(Supplied data):
------------------------------------------------------------

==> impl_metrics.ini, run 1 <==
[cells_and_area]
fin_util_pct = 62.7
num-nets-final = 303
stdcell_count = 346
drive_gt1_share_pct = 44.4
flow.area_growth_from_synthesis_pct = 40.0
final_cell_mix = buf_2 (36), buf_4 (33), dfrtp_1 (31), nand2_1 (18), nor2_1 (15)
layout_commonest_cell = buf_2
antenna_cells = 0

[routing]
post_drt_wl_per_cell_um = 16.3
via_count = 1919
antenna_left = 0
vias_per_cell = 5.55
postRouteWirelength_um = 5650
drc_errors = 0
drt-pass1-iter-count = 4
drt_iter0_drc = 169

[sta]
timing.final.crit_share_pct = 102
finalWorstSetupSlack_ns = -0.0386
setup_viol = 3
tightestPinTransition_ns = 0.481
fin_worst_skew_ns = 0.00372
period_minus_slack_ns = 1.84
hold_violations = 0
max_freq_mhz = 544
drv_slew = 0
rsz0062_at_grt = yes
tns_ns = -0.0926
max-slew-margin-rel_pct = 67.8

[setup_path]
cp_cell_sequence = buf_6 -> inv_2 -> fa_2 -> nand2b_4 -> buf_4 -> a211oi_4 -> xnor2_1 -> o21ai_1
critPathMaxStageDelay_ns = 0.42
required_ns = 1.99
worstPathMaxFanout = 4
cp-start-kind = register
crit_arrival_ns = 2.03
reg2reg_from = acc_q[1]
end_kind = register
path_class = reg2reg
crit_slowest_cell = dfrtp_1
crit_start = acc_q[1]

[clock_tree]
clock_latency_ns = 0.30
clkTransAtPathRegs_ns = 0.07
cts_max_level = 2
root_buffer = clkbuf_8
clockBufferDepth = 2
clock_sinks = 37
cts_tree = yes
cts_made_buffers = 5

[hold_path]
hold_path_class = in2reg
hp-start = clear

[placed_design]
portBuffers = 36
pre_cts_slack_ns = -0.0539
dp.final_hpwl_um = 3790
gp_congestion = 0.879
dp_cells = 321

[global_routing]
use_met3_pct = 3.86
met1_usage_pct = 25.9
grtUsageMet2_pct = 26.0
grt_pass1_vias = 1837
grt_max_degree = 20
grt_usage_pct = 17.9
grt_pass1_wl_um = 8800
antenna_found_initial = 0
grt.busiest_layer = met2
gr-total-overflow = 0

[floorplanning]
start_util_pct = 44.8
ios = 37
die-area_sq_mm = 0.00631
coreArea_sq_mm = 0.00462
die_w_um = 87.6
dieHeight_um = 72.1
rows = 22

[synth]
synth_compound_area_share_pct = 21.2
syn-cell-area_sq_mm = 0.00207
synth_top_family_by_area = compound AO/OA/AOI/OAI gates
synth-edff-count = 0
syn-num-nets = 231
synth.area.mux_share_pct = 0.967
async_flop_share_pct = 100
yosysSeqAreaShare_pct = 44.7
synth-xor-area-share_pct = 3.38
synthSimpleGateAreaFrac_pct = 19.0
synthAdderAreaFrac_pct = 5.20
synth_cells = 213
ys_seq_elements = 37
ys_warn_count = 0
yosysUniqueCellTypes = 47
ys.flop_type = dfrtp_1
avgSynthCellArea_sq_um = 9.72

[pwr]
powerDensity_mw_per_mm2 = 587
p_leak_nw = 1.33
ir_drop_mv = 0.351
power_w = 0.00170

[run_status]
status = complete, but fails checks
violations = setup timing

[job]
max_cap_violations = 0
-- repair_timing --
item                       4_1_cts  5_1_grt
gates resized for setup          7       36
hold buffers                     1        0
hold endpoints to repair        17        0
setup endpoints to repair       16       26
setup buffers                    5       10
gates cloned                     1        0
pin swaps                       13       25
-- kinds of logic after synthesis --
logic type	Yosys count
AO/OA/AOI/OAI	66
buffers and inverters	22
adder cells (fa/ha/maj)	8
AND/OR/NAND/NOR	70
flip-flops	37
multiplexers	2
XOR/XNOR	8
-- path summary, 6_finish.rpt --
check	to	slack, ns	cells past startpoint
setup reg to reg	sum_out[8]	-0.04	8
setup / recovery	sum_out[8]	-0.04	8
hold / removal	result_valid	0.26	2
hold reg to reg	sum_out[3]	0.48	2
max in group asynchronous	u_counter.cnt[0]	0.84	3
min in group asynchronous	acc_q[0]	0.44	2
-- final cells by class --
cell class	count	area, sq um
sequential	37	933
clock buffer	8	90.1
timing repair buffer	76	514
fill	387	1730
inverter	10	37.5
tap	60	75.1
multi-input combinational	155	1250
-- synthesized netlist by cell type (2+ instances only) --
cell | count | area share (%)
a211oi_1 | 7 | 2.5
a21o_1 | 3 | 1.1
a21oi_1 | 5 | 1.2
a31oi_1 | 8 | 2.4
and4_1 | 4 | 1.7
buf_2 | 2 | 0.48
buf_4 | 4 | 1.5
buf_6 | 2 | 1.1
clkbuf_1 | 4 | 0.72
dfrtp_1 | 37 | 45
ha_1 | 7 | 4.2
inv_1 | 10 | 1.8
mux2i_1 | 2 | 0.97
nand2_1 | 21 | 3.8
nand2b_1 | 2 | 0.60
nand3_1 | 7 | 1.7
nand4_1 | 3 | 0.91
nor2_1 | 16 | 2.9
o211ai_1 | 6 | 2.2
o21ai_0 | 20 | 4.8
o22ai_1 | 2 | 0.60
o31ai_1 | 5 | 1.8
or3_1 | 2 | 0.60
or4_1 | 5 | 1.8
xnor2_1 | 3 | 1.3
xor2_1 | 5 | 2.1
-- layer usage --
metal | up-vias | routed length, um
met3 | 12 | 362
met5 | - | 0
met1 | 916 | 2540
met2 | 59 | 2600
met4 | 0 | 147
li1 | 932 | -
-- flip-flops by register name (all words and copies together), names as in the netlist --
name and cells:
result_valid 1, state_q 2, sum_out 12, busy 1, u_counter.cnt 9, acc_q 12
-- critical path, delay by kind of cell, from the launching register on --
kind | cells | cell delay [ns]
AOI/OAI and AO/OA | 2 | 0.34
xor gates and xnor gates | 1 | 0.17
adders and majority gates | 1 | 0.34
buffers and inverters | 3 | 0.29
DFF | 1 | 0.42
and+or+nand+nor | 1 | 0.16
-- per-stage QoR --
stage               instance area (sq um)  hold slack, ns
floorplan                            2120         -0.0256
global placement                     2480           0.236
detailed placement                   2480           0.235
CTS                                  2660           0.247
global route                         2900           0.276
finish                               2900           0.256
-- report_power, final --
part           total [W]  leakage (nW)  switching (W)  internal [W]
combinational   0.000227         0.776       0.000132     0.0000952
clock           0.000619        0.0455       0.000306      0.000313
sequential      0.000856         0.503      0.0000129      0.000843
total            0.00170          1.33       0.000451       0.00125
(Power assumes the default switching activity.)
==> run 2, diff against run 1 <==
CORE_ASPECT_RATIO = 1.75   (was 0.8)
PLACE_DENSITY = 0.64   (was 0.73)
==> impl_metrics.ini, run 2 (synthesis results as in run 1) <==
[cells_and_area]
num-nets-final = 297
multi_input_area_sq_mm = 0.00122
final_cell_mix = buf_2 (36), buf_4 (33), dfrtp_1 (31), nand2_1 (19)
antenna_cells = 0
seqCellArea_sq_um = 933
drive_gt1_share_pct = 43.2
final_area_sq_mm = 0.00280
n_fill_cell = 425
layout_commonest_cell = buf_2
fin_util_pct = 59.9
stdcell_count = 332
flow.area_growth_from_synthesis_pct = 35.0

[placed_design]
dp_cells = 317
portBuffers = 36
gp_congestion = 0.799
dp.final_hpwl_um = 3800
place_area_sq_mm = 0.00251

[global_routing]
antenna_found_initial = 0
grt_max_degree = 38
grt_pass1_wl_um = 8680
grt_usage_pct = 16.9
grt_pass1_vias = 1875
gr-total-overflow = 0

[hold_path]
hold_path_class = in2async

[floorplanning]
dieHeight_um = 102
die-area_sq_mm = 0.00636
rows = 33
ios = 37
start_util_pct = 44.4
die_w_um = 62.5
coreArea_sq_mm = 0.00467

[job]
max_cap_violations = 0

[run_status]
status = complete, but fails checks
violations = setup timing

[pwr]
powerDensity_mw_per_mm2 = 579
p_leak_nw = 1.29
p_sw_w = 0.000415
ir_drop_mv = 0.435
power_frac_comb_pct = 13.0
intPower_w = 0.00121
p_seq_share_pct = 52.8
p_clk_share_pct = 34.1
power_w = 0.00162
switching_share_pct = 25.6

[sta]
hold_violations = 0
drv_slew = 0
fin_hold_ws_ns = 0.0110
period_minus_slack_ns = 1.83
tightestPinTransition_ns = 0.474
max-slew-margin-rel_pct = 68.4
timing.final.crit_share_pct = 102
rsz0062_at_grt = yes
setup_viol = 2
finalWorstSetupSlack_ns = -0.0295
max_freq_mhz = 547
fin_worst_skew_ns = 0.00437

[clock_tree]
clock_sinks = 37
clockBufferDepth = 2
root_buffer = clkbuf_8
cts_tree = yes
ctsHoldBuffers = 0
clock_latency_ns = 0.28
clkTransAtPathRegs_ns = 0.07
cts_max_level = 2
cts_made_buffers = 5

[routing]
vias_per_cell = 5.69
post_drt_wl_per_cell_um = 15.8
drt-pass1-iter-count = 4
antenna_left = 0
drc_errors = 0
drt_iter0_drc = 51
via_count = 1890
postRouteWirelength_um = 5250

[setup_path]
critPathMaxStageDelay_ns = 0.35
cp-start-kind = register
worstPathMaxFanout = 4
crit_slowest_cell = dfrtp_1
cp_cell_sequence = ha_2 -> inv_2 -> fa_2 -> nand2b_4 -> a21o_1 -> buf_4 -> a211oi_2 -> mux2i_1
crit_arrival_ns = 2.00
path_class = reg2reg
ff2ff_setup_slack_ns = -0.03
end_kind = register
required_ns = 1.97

------------------------------------------------------------

(Problem to solve): Say how many lines in the data hold the string "flops", and say nothing else.

(Output of the exercise): 2